“No wigwam there,” Arrowhead answered in his unmoved manner—“too much tree.”

“But Indians must be there; perhaps some old mess-mates of your own, Master Arrowhead.”

“No Tuscarora—no Oneida—no Mohawk—pale-face fire.”

“The devil it is? Well, Magnet, this surpasses a seaman's philosophy: we old sea-dogs can tell a lubber's nest from a mate's hammock; but I do not think the oldest admiral in his Majesty's fleet can tell a king's smoke from a collier's.”

The idea that human beings were in their vicinity, in that ocean of wilderness, had deepened the flush on the blooming cheek and brightened the eye of the fair creature at his side; but she soon turned with a look of surprise to her relative, and said hesitatingly, for both had often admired the Tuscarora's knowledge, or, we might almost say, instinct,—

“A pale-face's fire! Surely, uncle, he cannot know that?”

“Ten days since, child, I would have sworn to it; but now I hardly know what to believe. May I take the liberty of asking, Arrowhead, why you fancy that smoke, now, a pale-face's smoke, and not a red-skin's?”

“Wet wood,” returned the warrior, with the calmness with which the pedagogue might point out an arithmetical demonstration to his puzzled pupil. “Much wet—much smoke; much water—black smoke.”

“But, begging your pardon, Master Arrowhead, the smoke is not black, nor is there much of it.
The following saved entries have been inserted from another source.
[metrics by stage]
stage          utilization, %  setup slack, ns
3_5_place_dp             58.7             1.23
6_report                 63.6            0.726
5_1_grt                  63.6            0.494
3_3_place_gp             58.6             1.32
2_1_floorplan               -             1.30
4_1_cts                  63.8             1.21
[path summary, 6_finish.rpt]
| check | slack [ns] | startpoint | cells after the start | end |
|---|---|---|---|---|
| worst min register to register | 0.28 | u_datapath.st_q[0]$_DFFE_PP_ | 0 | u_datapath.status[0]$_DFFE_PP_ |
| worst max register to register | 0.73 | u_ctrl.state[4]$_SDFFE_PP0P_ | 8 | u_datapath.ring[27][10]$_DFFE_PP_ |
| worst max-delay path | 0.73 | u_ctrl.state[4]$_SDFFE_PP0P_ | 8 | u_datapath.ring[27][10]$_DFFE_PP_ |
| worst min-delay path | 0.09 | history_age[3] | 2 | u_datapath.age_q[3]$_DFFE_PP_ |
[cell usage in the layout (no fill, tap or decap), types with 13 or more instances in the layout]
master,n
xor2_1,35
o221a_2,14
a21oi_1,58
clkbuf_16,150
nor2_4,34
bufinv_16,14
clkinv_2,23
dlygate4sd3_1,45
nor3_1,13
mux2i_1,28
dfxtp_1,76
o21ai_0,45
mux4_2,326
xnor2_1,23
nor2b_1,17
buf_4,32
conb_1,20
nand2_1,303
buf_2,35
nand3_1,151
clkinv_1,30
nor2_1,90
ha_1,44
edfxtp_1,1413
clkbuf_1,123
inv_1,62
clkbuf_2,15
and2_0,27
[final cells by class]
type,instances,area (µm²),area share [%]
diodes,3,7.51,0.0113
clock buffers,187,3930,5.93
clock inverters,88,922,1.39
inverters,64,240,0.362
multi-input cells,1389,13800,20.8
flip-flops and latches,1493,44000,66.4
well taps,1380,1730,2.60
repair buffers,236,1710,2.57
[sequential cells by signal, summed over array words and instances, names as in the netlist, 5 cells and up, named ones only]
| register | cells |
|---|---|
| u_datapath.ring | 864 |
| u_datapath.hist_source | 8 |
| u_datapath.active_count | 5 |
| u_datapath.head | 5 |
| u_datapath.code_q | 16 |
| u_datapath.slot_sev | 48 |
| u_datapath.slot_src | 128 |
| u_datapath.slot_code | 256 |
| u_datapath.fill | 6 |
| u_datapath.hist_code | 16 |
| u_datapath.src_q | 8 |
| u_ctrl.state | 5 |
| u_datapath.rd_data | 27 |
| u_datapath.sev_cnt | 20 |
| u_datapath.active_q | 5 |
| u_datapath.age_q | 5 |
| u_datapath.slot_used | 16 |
## config.mk

```make
export PLATFORM = sky130hd
export DESIGN_NAME = iou_gated_match_cost_top
export DESIGN_NICKNAME = d
export VERILOG_FILES = /design/src/sv/iougm_pkg.sv /design/src/sv/iou_gated_match_cost_top.sv /design/src/sv/iougm_geom.sv /design/src/sv/iougm_div_step.sv
export VERILOG_INCLUDE_DIRS = /design/src /design/src/sv
export SDC_FILE = /design/constraint.sdc
export NUM_CORES = 2
export LEC_CHECK = 0
export ABC_AREA = 1
export BUFFER_PORTS_ARGS = -buffer_cell sky130_fd_sc_hd__buf_2
export CORE_MARGIN = 1.5
export CORE_UTILIZATION = 59
export CTS_CLUSTER_DIAMETER = 30
export CTS_CLUSTER_SIZE = 8
export DETAILED_ROUTE_END_ITERATION = 8
export GPL_ROUTABILITY_DRIVEN = 0
export PLACE_DENSITY = 0.86
export SLEW_MARGIN = 15
export SYNTH_ARGS = -nofsm -noshare
export SYNTH_HDL_FRONTEND = slang
export SYNTH_SLANG_ARGS = --single-unit
```

## constraint.sdc

```tcl
create_clock -name clk -period 12.89 [get_ports clk]
set_clock_uncertainty 0.1 [all_clocks]
set_input_delay 2.578 -clock clk [delete_from_list [all_inputs] [get_ports clk]]
set_output_delay 2.578 -clock clk [all_outputs]
set_load 0.01 [all_outputs]
```

## src/sv/iou_gated_match_cost_top_assert.svh

```systemverilog
// Assertion macros shared by the gated IoU cost block.
`ifndef IOU_GATED_MATCH_COST_TOP_ASSERT_SVH
`define IOU_GATED_MATCH_COST_TOP_ASSERT_SVH

// Implication checked in the same cycle, sampled on clk, off during reset.
`define IOUGM_ASSERT_SAME(label, ante, cons) \
  label: assert property (@(posedge clk) disable iff (rst) (ante) |-> (cons)) \
    else $error("iou cost check failed");

// Implication checked in the following cycle, sampled on clk, off during reset.
`define IOUGM_ASSERT_NEXT(label, ante, cons) \
  label: assert property (@(posedge clk) disable iff (rst) (ante) |=> (cons)) \
    else $error("iou cost check failed");

`endif

```

## src/sv/iougm_pkg.sv

```systemverilog
// Package with widths, word types and constants of the gated IoU cost block.
`default_nettype none
package iougm_pkg;

  localparam int COST_FRAC_BITS = 16;

  localparam int COORD_W   = 16;
  localparam int SIZE_W    = 15;
  localparam int FRAMES_W  = 8;
  localparam int COST_W    = 24;
  localparam int EDGE_W    = COORD_W + 1;
  localparam int AREA_W    = 2 * SIZE_W;
  localparam int SUM_W     = AREA_W + 1;
  localparam int QUO_W     = COST_FRAC_BITS + 1;

  localparam int GEOM_STAGES = 4;
  localparam int NUM_STAGES  = GEOM_STAGES + COST_FRAC_BITS + 1;

  localparam int IN_BITS     = 6 * COORD_W / 1 - 2 * COORD_W + 4 * SIZE_W + FRAMES_W;
  localparam int S_TDATA_W   = ((IN_BITS + 7) / 8) * 8;
  localparam int M_TDATA_W   = ((COST_W + 7) / 8) * 8;

  localparam logic [COST_W-1:0] COST_ONE      = COST_W'(1 << COST_FRAC_BITS);
  localparam logic [COST_W-1:0] INF_COST_INIT = {COST_W{1'b1}};

  typedef struct packed {
    logic [COORD_W-1:0]  track_left;
    logic [COORD_W-1:0]  track_top;
    logic [SIZE_W-1:0]   track_width;
    logic [SIZE_W-1:0]   track_height;
    logic [COORD_W-1:0]  det_left;
    logic [COORD_W-1:0]  det_top;
    logic [SIZE_W-1:0]   det_width;
    logic [SIZE_W-1:0]   det_height;
    logic [FRAMES_W-1:0] frames_since_update;
  } box_pair_t;

  // One word in flight through the divider.
  typedef struct packed {
    logic [SUM_W-1:0] uni;
    logic [SUM_W-1:0] rem;
    logic [QUO_W-1:0] quo;
    logic             gated;
    logic             uzero;
  } div_word_t;

endpackage
`default_nettype wire

```

## src/sv/iou_gated_match_cost_top.sv

```systemverilog
// Top level of the gated intersection-over-union match cost pipeline.
//
// Each input word on the s_axis channel carries one track box and one
// detection box (top-left corner plus size, signed Q12.4 pixels) and the
// number of frames since the track was last matched. For each input word the
// block returns one output word on m_axis holding the match cost: the
// configured infinite cost when the track missed more than one frame,
// otherwise one minus intersection over union as an unsigned fraction with
// COST_FRAC_BITS fractional bits, truncated. Two empty boxes give exactly 1.0.
// The pipeline has 4 geometry stages, one restoring divider stage per
// fractional bit and an output register: 21 register stages in all. The first
// stage loads at the edge that accepts the input word, and the word passes on
// through the geometry, divider and output stages in order to m_axis. One word
// is accepted and one delivered every cycle while the receiver keeps up.
// When the receiver stalls, words collapse into empty stages ahead of the
// output, so input is still taken until every stage is full; nothing is lost
// or repeated. Reset empties the pipeline and sets the infinite cost to its
// all-ones value. The user writes the infinite cost register through cfg_wen
// and cfg_wdata only while the block is idle; the block does not enforce it.
`default_nettype none
module iou_gated_match_cost_top (
  input  wire logic                            clk,
  input  wire logic                            rst,
  input  wire logic                            cfg_wen,
  input  wire logic [iougm_pkg::COST_W-1:0]    cfg_wdata,
  input  wire logic                            s_axis_tvalid,
  output logic                                 s_axis_tready,
  // Fields from bit 0 up: track_left, track_top, track_width, track_height,
  // det_left, det_top, det_width, det_height, frames_since_update, zero pad.
  input  wire logic [iougm_pkg::S_TDATA_W-1:0] s_axis_tdata,
  output logic                                 m_axis_tvalid,
  input  wire logic                            m_axis_tready,
  // Fields from bit 0 up: match_cost.
  output logic [iougm_pkg::M_TDATA_W-1:0]      m_axis_tdata
);
  import iougm_pkg::*;

  localparam int OUT_STG = NUM_STAGES - 1;

  logic [COST_W-1:0]     infinite_cost;
  logic [NUM_STAGES-1:0] vld;
  logic [NUM_STAGES-1:0] vld_next;
  // adv[k] is high when stage k may load: it is empty or its word moves on.
  logic [NUM_STAGES:0]   adv;
  box_pair_t             box;
  div_word_t             dw [COST_FRAC_BITS+1];
  logic [COST_W-1:0]     out_cost;
  logic                  out_gated;

  // Unpack the input word, lowest field in the lowest bits.
  always_comb begin
    box.track_left          = s_axis_tdata[15:0];
    box.track_top           = s_axis_tdata[31:16];
    box.track_width         = s_axis_tdata[46:32];
    box.track_height        = s_axis_tdata[61:47];
    box.det_left            = s_axis_tdata[77:62];
    box.det_top             = s_axis_tdata[93:78];
    box.det_width           = s_axis_tdata[108:94];
    box.det_height          = s_axis_tdata[123:109];
    box.frames_since_update = s_axis_tdata[131:124];
  end

  always_ff @(posedge clk) begin
    if (rst) begin
      infinite_cost <= INF_COST_INIT;
    end else if (cfg_wen) begin
      infinite_cost <= cfg_wdata;
    end
  end

  // Backward ready chain: a stage loads when it is free or drains forward.
  assign adv[NUM_STAGES] = m_axis_tready;
  for (genvar k = 0; k < NUM_STAGES; k++) begin : g_adv
    assign adv[k] = ~vld[k] | adv[k+1];
  end

  always_comb begin
    for (int k = 0; k < NUM_STAGES; k++) begin
      if (adv[k]) begin
        vld_next[k] = (k == 0) ? s_axis_tvalid : vld[(k == 0) ? 0 : k - 1];
      end else begin
        vld_next[k] = vld[k];
      end
    end
  end

  always_ff @(posedge clk) begin
    if (rst) begin
      vld <= '0;
    end else begin
      vld <= vld_next;
    end
  end

  iougm_geom u_geom (
    .clk (clk),
    .en  (adv[GEOM_STAGES-1:0]),
    .box (box),
    .out (dw[0])
  );

  // One quotient bit per stage.
  for (genvar i = 0; i < COST_FRAC_BITS; i++) begin : g_div
    iougm_div_step u_step (
      .clk (clk),
      .en  (adv[GEOM_STAGES+i]),
      .d   (dw[i]),
      .q   (dw[i+1])
    );
  end

  // Output register: gating and the empty-union case override the quotient.
  always_ff @(posedge clk) begin
    if (adv[OUT_STG]) begin
      out_gated <= dw[COST_FRAC_BITS].gated;
      if (dw[COST_FRAC_BITS].gated) begin
        out_cost <= infinite_cost;
      end else if (dw[COST_FRAC_BITS].uzero) begin
        out_cost <= COST_ONE;
      end else begin
        out_cost <= {{(COST_W-QUO_W){1'b0}}, dw[COST_FRAC_BITS].quo};
      end
    end
  end

  assign s_axis_tready = adv[0];
  assign m_axis_tvalid = vld[OUT_STG];
  assign m_axis_tdata  = M_TDATA_W'(out_cost);

`include "iou_gated_match_cost_top_assert.svh"

  // An ungated cost never exceeds 1.0.
  `IOUGM_ASSERT_SAME(a_cost_le_one, m_axis_tvalid && !out_gated, out_cost <= COST_ONE)
  // With the output stage empty the whole pipeline can take a word.
  `IOUGM_ASSERT_SAME(a_ready_when_drained, !m_axis_tvalid, s_axis_tready)
  // The divider remainder stays below the union.
  `IOUGM_ASSERT_SAME(a_rem_below_union,
    vld[OUT_STG-1] && !dw[COST_FRAC_BITS].uzero,
    dw[COST_FRAC_BITS].rem < dw[COST_FRAC_BITS].uni)
  // A word that leaves the last divider stage is in the output register next.
  `IOUGM_ASSERT_NEXT(a_out_fill, vld[OUT_STG-1] && adv[OUT_STG], m_axis_tvalid)

endmodule
`default_nettype wire

```

## src/sv/iougm_geom.sv

```systemverilog
// Box geometry stages: edges, clipped intersection, areas and union.
`default_nettype none
module iougm_geom (
  input  wire logic                              clk,
  input  wire logic [iougm_pkg::GEOM_STAGES-1:0] en,
  input  wire iougm_pkg::box_pair_t              box,
  output iougm_pkg::div_word_t                   out
);
  import iougm_pkg::*;

  // Stage 1: right and bottom edges, larger left and top.
  logic [EDGE_W-1:0]  tr, tb, dr, db;
  logic [COORD_W-1:0] xl, yt;
  logic [SIZE_W-1:0]  tw1, th1, dw1, dh1;
  logic               g1;

  // Stage 2: clipped intersection size and box areas.
  logic [SIZE_W-1:0]  iw, ih;
  logic [AREA_W-1:0]  at2, ad2;
  logic               g2;

  // Stage 3: intersection area and area sum.
  logic [AREA_W-1:0]  inter;
  logic [SUM_W-1:0]   asum;
  logic               g3;

  logic [EDGE_W-1:0]  rmin, bmin;
  logic [EDGE_W:0]    dx, dy;
  logic [SUM_W-1:0]   uni, num;
  logic               izero;

  always_ff @(posedge clk) begin
    if (en[0]) begin
      tr  <= {box.track_left[COORD_W-1], box.track_left} + {2'b00, box.track_width};
      tb  <= {box.track_top[COORD_W-1], box.track_top} + {2'b00, box.track_height};
      dr  <= {box.det_left[COORD_W-1], box.det_left} + {2'b00, box.det_width};
      db  <= {box.det_top[COORD_W-1], box.det_top} + {2'b00, box.det_height};
      xl  <= ($signed(box.track_left) > $signed(box.det_left)) ? box.track_left
                                                                : box.det_left;
      yt  <= ($signed(box.track_top) > $signed(box.det_top)) ? box.track_top
                                                              : box.det_top;
      tw1 <= box.track_width;
      th1 <= box.track_height;
      dw1 <= box.det_width;
      dh1 <= box.det_height;
      g1  <= (box.frames_since_update[FRAMES_W-1:1] != '0);
    end
  end

  always_comb begin
    rmin = ($signed(tr) < $signed(dr)) ? tr : dr;
    bmin = ($signed(tb) < $signed(db)) ? tb : db;
    dx   = {rmin[EDGE_W-1], rmin} - {{2{xl[COORD_W-1]}}, xl};
    dy   = {bmin[EDGE_W-1], bmin} - {{2{yt[COORD_W-1]}}, yt};
  end

  always_ff @(posedge clk) begin
    if (en[1]) begin
      // The overlap never exceeds either box size, so 15 bits hold it.
      iw  <= dx[EDGE_W] ? '0 : dx[SIZE_W-1:0];
      ih  <= dy[EDGE_W] ? '0 : dy[SIZE_W-1:0];
      at2 <= {{SIZE_W{1'b0}}, tw1} * {{SIZE_W{1'b0}}, th1};
      ad2 <= {{SIZE_W{1'b0}}, dw1} * {{SIZE_W{1'b0}}, dh1};
      g2  <= g1;
    end
  end

  always_ff @(posedge clk) begin
    if (en[2]) begin
      inter <= {{SIZE_W{1'b0}}, iw} * {{SIZE_W{1'b0}}, ih};
      asum  <= {1'b0, at2} + {1'b0, ad2};
      g3    <= g2;
    end
  end

  always_comb begin
    uni   = asum - {1'b0, inter};
    num   = asum - {inter, 1'b0};
    izero = (inter == '0);
  end

  // Stage 4: the integer quotient bit is one exactly when nothing overlaps.
  always_ff @(posedge clk) begin
    if (en[3]) begin
      out.uni   <= uni;
      out.rem   <= izero ? '0 : num;
      out.quo   <= {{COST_FRAC_BITS{1'b0}}, izero};
      out.gated <= g3;
      out.uzero <= (asum == '0);
    end
  end

endmodule
`default_nettype wire

```

## src/sv/iougm_div_step.sv

```systemverilog
// One restoring division step producing one fractional cost bit.
`default_nettype none
module iougm_div_step (
  input  wire logic                 clk,
  input  wire logic                 en,
  input  wire iougm_pkg::div_word_t d,
  output iougm_pkg::div_word_t      q
);
  import iougm_pkg::*;

  logic [SUM_W:0] r2;
  logic [SUM_W:0] diff;
  logic           ge;

  always_comb begin
    r2   = {d.rem, 1'b0};
    diff = r2 - {1'b0, d.uni};
    ge   = (r2 >= {1'b0, d.uni});
  end

  always_ff @(posedge clk) begin
    if (en) begin
      q.uni   <= d.uni;
      q.rem   <= ge ? diff[SUM_W-1:0] : r2[SUM_W-1:0];
      q.quo   <= {d.quo[QUO_W-2:0], ge};
      q.gated <= d.gated;
      q.uzero <= d.uzero;
    end
  end

endmodule
`default_nettype wire
```

# ---- After elaboration in Yosys (flattened, before gate mapping)
# Cells that the tools add are included.
# Widths: inputs -> output; s select.
dict set report classes {
  add_sub_neg 24
  n_mul 3
  n_lt_le_gt_ge 20
  muxes 21
  bitwise 42
  reduce_logical 3
}
# operator count
set op_table {}
lappend op_table {{$ge 32x31->1} 16}
lappend op_table {{$sub 31x31->31} 16}
lappend op_table {{$mux 31} 15}
lappend op_table {{$mul 15x15->30} 3}
lappend op_table {{$add 16x16->17} 4}
lappend op_table {{$mux 17} 3}
lappend op_table {{$sub 17x16->18} 2}
lappend op_table {{$lt 17x17->1} 2}
lappend op_table {{$gt 16x16->1} 2}
lappend op_table {{$mux 16} 2}
lappend op_table {{$add 30x30->31} 1}
lappend op_table {{$logic_not 31->1} 1}
lappend op_table {{$sub 31x30->31} 1}
lappend op_table {{$logic_not 30->1} 1}
lappend op_table {{$mux 24} 1}
lappend op_table {{$not 1->1} 21}
lappend op_table {{$or 1x1->1} 21}
lappend op_table {{$reduce_bool 7->1} 1}
dict set report totals {
  ff_bits 1562
  input_bits 165
  output_inout_bits 26
  elab_cells 253
}

# ---- Longest topological paths before layout
dict set report depth {
  word_depth 22
  ltp_mapped 27
  ltp_nobuf 26
}

# ---- By module
# A second synthesis with hierarchy kept.
dict set report unflattened {
  hier_cells 17708
  area_unflattened_um2 136913.8
}
# mod instances cells_each area_per_inst_um2 seq_area_each_um2
set modules_own_cells {}
lappend modules_own_cells {iougm_div_step 16 702 5333.9 2432.3}
lappend modules_own_cells {iougm_geom 1 6214 48968.2 11380.9}
lappend modules_own_cells {iou_gated_match_cost_top 1 262 2603.7 1621.6}

# ---- Least setup slack after synthesis
# Ideal clock, no wire load.
dict set report synth_path {
  path_type {input-to-output}
  from {in m_axis_tready}
  to {out s_axis_tready}
  arrival_time_ns 10.779
  t_required_ns 10.212
  slack_ns -0.567
  path_stages 12
  path_buffers 0
  path_cell_list {inv_1 nand3_2 nor2_2 nand4_2 nor2_4 nand4_4 nor2_4 nand4_4 nor2_4 nand4_4 nor2_4 nand3_2}
}
dict set report synth_between {
  elab_chain_cells 21
}
# element line
set synth_rtl {}
lappend synth_rtl {{start: declaration} iou_gated_match_cost_top.sv:32} ;# input wire logic m_axis_tready,
lappend synth_rtl {{$or 1x1->1 (2 in series)} iou_gated_match_cost_top.sv:74} ;# assign adv[k] = ~vld[k] | adv[k+1];
lappend synth_rtl {{via adv[19]} iou_gated_match_cost_top.sv:44} ;# logic [NUM_STAGES:0] adv;
lappend synth_rtl {{$or 1x1->1 (4 in series)} iou_gated_match_cost_top.sv:74}
lappend synth_rtl {{via adv[15]} iou_gated_match_cost_top.sv:44}
lappend synth_rtl {{$or 1x1->1 (4 in series)} iou_gated_match_cost_top.sv:74}
lappend synth_rtl {{via adv[11]} iou_gated_match_cost_top.sv:44}
lappend synth_rtl {{$or 1x1->1 (4 in series)} iou_gated_match_cost_top.sv:74}
lappend synth_rtl {{via adv[7]} iou_gated_match_cost_top.sv:44}
lappend synth_rtl {{$or 1x1->1 (4 in series)} iou_gated_match_cost_top.sv:74}
lappend synth_rtl {{via adv[3]} iou_gated_match_cost_top.sv:44}
lappend synth_rtl {{$or 1x1->1 (3 in series)} iou_gated_match_cost_top.sv:74}
lappend synth_rtl {{end: declaration} iou_gated_match_cost_top.sv:27} ;# output logic s_axis_tready,
# The timed path passes the listed nets, and every way through them passes these cells.

# ---- Final worst setup path
# Same ends and word-level chain as after synthesis.

==> results.md <==
- Post-CTS sizing: 0
- Drt pass-1 iters: 9
- Synth area leader: edfxtp_1
- Post-CTS Hold Fix Bufs: 0
- First-pass GRT wire length: between 400000 and 500000 um
- Post-synth EDFFs: about 1500
- Most frequent cells after synthesis: nand2_1 (2544), inv_1 (2383), edfxtp_1 (1517), ha_1 (1024), a21oi_1 (938)
- Hold Vio Cnt, Final: 0
- Fillers: between 10000 and 15000
- # H-tree levels: 5
- Minimum clock period: around 9500 ps
- Count leader, synth: nand2_1
- Fin area: 126500 um2
- DP Area: about 120000 um2
- Worst hold path type: reg2reg
- Post-synthesis cell type count: 61
- Status: complete, but fails checks
- Reg-to-reg startpoint: u_geom.tw1[5]
- Post-route DRC: 11
- Largest net degree at the start of global routing: 85
- Net Count, Synth: roughly 14000
- Flop2flop setup slack: 6180 ps
- Setup bufs post-CTS: 0
- Hold Startpoint: g_div[9].u_step.q[7]
- Slew @ Worst Pin: about 1200 ps
- Crit share post-route: 0.7390
- Clock slew at reported path FFs: 50 ps
- Syn. warnings: 0
- Via count: around 90000
- Total Wirelength: ~290000 um
- Ys flop type: edfxtp_1
- Initial DRC Count: between 9000 and 10000
- Setup crit start: m_axis_tready
- Num rows: between 150 and 200
- Dominant cells by area after synthesis: edfxtp_1 (40%), ha_1 (11%), fa_1 (9.3%)
- Yosys top cell area share: 0.4044
- Clock Sinks: roughly 1600
- Worst Hold End: g_div[10].u_step.q[8]
- Global route overflow: 0
- Worst r2r dst: u_geom.at2[27]
- Startpoint type of the worst setup path: input pin
- CTS tree: built
- Max-Cap Viols: 0
- RSZ-0062 raised after global routing: no
- Total clock buffers created by CTS: roughly 330
- Core ar.: about 190000 um2
- Die Span X: 440.0 um
- Register area share after synthesis: 0.4124
- Starting density of the core: 0.5929
- Async SR Flop Fraction: 0
- Slew HR: 0.2221
- Fin Setup TNS: 0 ps
- Port bufs: ~190
- Clock insertion delay at the later pin of the skew report: slightly below 1000 ps
- Die H: 440.0 um
- Gr usage total: 0.2988
- CTS Buffer Depth: 4
- Post-Route Utilization: 0.6657
- Worst endpoint required time: 10210 ps
- Critical Path Fanout Max: 75
- Synth Register Bits: between 1500 and 2000
- Failing checks: design-rule violations
- Die ar.: roughly 190000 um2
- Syn_area_per_cell: just over 9 um2
- IO Count: ~190
- Drt wl/cell: between 15 and 20 um
- Max-slew violations: 0
- Area Growth Syn to Fin: 12.26%
- Gate Count Post-Synth: 12250
- Worst Path Arrival: around 7000 ps
- Share of layout cells above drive strength 1: 0.06918
- Root Driver: clkbuf_16
- Post-Syn Area: around 110000 um2
- R2r worst-path depth: 26
- Vias per cell: between 5 and 6
- Kind of end point of the critical path: output port
- Hold path cells: 0
- Highest clock rate: roughly 100 MHz
- Antenna violations before repair: 4
- Final setup fails: 0
- Routed Antenna Nets: 0
- Crit path kind: in2out
- Hpwl dp: 205900 um
- Nets: roughly 14000
- Number of global-route vias before repair: 91310
-- worst max path at each step --
stage | endpoint | slack [ps] | cells past startpoint
3_3_place_gp | s_axis_tready | 3630 | 16
2_1_floorplan | s_axis_tready | 340 | 12
6_report | s_axis_tready | 3360 | 16
3_5_place_dp | s_axis_tready | 3470 | 16
4_1_cts | s_axis_tready | 3370 | 16
5_1_grt | s_axis_tready | 3030 | 16
-- metrics by stage --
stage | cells | hold WS [ps] | setup WS (ps)
after global routing | 15330 | 230.0 | 3030
after floorplan | 12250 | 300.3 | 340.4
after global placement | 14770 | 300.0 | 3633
after detailed placement | 14770 | 304.5 | 3474
final | 15330 | 219.7 | 3364
after CTS | 15330 | 227.6 | 3373
-- cells by family (layout without fill, tap and decap cells) --
group | after synthesis | after routing | share of synthesized area
AO/OA/AOI/OAI | 2180 | 2180 | 0.1092
XOR/XNOR | 555 | 555 | 0.04315
adder cells (fa/ha/maj) | 1549 | 1549 | 0.2070
buffers and inverters | 2617 | 3184 | 0.08952
flip-flops | 1562 | 1562 | 0.4124
other | 0 | 2 | 0
AND/OR/NAND/NOR | 3791 | 3791 | 0.1387
-- critical path, cell delays in order --
cell and delay [ps]:
buf_2 110, inv_1 90, nand3_2 410, nor2_2 360, nand4_4 250, nor2_4 260, nand4_4 100, buf_4 400
nor2_4 270, nand4_4 370, nor2_4 330, nand4_4 110, buf_4 380, nor2_4 310, nand3_4 220, buf_2 210
-- flip-flops by register name, indices dropped and copies added, names as in the netlist, 16 cells and up --
signal	flops
u_geom.xl	16
u_geom.tr	17
vld	21
u_geom.ad2	30
u_geom.asum	31
m_axis_tdata	24
u_geom.dr	17
u_geom.inter	30
g_div.u_step.q	1114
u_geom.yt	16
u_geom.at2	30
u_geom.db	17
u_geom.out	65
infinite_cost	24
u_geom.tb	17
-- routing by layer --
metal	GRT usage	vias up	routed length [um]
li1	-	41140	-
met1	0.3290	41800	101300
met2	0.5197	5177	141500
met3	0.05710	1596	24320
met4	0.2086	8	22780
met5	0	-	48
-- layout by cell type (no fill, tap or decap), types with 36 or more instances in the layout --
cell	netlist	layout
or2_2	53	53
o21a_1	45	45
edfxtp_1	1517	1517
fa_1	525	525
nor3_1	108	108
nand3_1	262	262
dfxtp_1	45	45
clkinv_1	1	36
buf_2	47	185
o21bai_1	45	45
a31oi_1	92	92
xnor2_1	282	282
clkinv_2	0	37
clkbuf_16	0	335
ha_1	1024	1024
xor2_1	273	272
nand4_1	97	97
clkbuf_1	126	61
nor4_1	43	42
inv_1	2383	2374
nand2_1	2544	2539
a21boi_0	41	41
a21oi_1	938	938
nor2_1	587	587
o21ai_1	166	166
a21o_1	91	91
o21ai_0	562	562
To my eye, now, it is as light and fanciful a smoke as ever rose from a captain's tea-kettle, when nothing was left to make the fire but a few chips from the dunnage.”

“Too much water,” returned Arrowhead, with a slight nod of the head; “Tuscarora too cunning to make fire with water! Pale-face too much book, and burn anything; much book, little know.”